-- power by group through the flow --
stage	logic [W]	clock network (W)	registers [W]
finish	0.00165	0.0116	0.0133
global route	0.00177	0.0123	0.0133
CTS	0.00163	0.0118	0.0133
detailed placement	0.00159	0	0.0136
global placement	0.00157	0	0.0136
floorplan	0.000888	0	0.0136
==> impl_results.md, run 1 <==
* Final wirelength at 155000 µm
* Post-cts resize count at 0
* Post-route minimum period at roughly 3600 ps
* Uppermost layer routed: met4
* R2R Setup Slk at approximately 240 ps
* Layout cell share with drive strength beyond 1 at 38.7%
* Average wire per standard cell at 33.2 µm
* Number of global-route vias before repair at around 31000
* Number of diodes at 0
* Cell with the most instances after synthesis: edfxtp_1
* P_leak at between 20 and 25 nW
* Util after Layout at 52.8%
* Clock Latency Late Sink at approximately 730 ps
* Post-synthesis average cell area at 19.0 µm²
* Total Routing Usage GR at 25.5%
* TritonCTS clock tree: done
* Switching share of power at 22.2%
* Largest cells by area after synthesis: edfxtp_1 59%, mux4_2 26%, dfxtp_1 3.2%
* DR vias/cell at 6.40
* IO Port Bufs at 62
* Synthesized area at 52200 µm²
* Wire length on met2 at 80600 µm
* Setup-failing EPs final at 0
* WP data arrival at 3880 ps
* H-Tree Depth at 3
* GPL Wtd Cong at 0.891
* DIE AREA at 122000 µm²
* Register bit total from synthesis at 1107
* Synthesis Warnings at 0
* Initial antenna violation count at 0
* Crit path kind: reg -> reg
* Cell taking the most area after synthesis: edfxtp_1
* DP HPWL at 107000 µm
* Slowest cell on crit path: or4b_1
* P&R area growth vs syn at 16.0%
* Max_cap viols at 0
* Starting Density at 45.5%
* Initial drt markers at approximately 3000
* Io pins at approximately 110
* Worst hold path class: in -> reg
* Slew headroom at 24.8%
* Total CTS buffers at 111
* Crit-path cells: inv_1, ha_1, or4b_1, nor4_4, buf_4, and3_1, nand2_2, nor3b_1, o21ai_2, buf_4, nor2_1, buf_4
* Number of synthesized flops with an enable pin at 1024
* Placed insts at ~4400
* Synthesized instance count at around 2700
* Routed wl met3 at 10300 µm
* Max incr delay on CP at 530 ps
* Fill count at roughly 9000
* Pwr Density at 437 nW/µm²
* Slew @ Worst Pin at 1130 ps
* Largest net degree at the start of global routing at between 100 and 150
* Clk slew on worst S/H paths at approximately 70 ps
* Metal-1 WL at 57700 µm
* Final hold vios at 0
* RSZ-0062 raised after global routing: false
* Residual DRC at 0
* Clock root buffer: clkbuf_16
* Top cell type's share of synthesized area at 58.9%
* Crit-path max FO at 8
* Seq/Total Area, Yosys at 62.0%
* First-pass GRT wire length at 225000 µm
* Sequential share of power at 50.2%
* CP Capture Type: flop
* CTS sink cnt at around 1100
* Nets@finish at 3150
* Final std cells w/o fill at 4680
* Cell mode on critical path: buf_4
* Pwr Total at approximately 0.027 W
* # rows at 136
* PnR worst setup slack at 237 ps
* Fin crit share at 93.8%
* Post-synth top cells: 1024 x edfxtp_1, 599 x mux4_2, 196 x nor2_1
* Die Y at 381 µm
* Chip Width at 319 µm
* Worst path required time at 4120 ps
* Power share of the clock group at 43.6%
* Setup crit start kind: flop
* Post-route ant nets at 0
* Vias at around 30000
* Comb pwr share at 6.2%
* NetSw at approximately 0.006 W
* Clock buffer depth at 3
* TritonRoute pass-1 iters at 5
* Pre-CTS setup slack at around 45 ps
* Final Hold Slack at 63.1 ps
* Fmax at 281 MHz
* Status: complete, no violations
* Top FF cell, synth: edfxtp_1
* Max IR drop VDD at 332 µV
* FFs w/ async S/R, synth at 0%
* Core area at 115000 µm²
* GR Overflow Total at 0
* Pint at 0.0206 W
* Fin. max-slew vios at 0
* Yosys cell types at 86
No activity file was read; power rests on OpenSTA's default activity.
# # # #
▶ Task details: All entries above must be reproduced without a single change.

▶ Written response:
-- power by group through the flow --
stage	logic [W]	clock network (W)	registers [W]
finish	0.00165	0.0116	0.0133
global route	0.00177	0.0123	0.0133
CTS	0.00163	0.0118	0.0133
detailed placement	0.00159	0	0.0136
global placement	0.00157	0	0.0136
floorplan	0.000888	0	0.0136
==> impl_results.md, run 1 <==
* Final wirelength at 155000 µm
* Post-cts resize count at 0
* Post-route minimum period at roughly 3600 ps
* Uppermost layer routed: met4
* R2R Setup Slk at approximately 240 ps
* Layout cell share with drive strength beyond 1 at 38.7%
* Average wire per standard cell at 33.2 µm
* Number of global-route vias before repair at around 31000
* Number of diodes at 0
* Cell with the most instances after synthesis: edfxtp_1
* P_leak at between 20 and 25 nW
* Util after Layout at 52.8%
* Clock Latency Late Sink at approximately 730 ps
* Post-synthesis average cell area at 19.0 µm²
* Total Routing Usage GR at 25.5%
* TritonCTS clock tree: done
* Switching share of power at 22.2%
* Largest cells by area after synthesis: edfxtp_1 59%, mux4_2 26%, dfxtp_1 3.2%
* DR vias/cell at 6.40
* IO Port Bufs at 62
* Synthesized area at 52200 µm²
* Wire length on met2 at 80600 µm
* Setup-failing EPs final at 0
* WP data arrival at 3880 ps
* H-Tree Depth at 3
* GPL Wtd Cong at 0.891
* DIE AREA at 122000 µm²
* Register bit total from synthesis at 1107
* Synthesis Warnings at 0
* Initial antenna violation count at 0
* Crit path kind: reg -> reg
* Cell taking the most area after synthesis: edfxtp_1
* DP HPWL at 107000 µm
* Slowest cell on crit path: or4b_1
* P&R area growth vs syn at 16.0%
* Max_cap viols at 0
* Starting Density at 45.5%
* Initial drt markers at approximately 3000
* Io pins at approximately 110
* Worst hold path class: in -> reg
* Slew headroom at 24.8%
* Total CTS buffers at 111
* Crit-path cells: inv_1, ha_1, or4b_1, nor4_4, buf_4, and3_1, nand2_2, nor3b_1, o21ai_2, buf_4, nor2_1, buf_4
* Number of synthesized flops with an enable pin at 1024
* Placed insts at ~4400
* Synthesized instance count at around 2700
* Routed wl met3 at 10300 µm
* Max incr delay on CP at 530 ps
* Fill count at roughly 9000
* Pwr Density at 437 nW/µm²
* Slew @ Worst Pin at 1130 ps
* Largest net degree at the start of global routing at between 100 and 150
* Clk slew on worst S/H paths at approximately 70 ps
* Metal-1 WL at 57700 µm
* Final hold vios at 0
* RSZ-0062 raised after global routing: false
* Residual DRC at 0
* Clock root buffer: clkbuf_16
* Top cell type's share of synthesized area at 58.9%
* Crit-path max FO at 8
* Seq/Total Area, Yosys at 62.0%
* First-pass GRT wire length at 225000 µm
* Sequential share of power at 50.2%
* CP Capture Type: flop
* CTS sink cnt at around 1100
* Nets@finish at 3150
* Final std cells w/o fill at 4680
* Cell mode on critical path: buf_4
* Pwr Total at approximately 0.027 W
* # rows at 136
* PnR worst setup slack at 237 ps
* Fin crit share at 93.8%
* Post-synth top cells: 1024 x edfxtp_1, 599 x mux4_2, 196 x nor2_1
* Die Y at 381 µm
* Chip Width at 319 µm
* Worst path required time at 4120 ps
* Power share of the clock group at 43.6%
* Setup crit start kind: flop
* Post-route ant nets at 0
* Vias at around 30000
* Comb pwr share at 6.2%
* NetSw at approximately 0.006 W
* Clock buffer depth at 3
* TritonRoute pass-1 iters at 5
* Pre-CTS setup slack at around 45 ps
* Final Hold Slack at 63.1 ps
* Fmax at 281 MHz
* Status: complete, no violations
* Top FF cell, synth: edfxtp_1
* Max IR drop VDD at 332 µV
* FFs w/ async S/R, synth at 0%
* Core area at 115000 µm²
* GR Overflow Total at 0
* Pint at 0.0206 W
* Fin. max-slew vios at 0
* Yosys cell types at 86
No activity file was read; power rests on OpenSTA's default activity.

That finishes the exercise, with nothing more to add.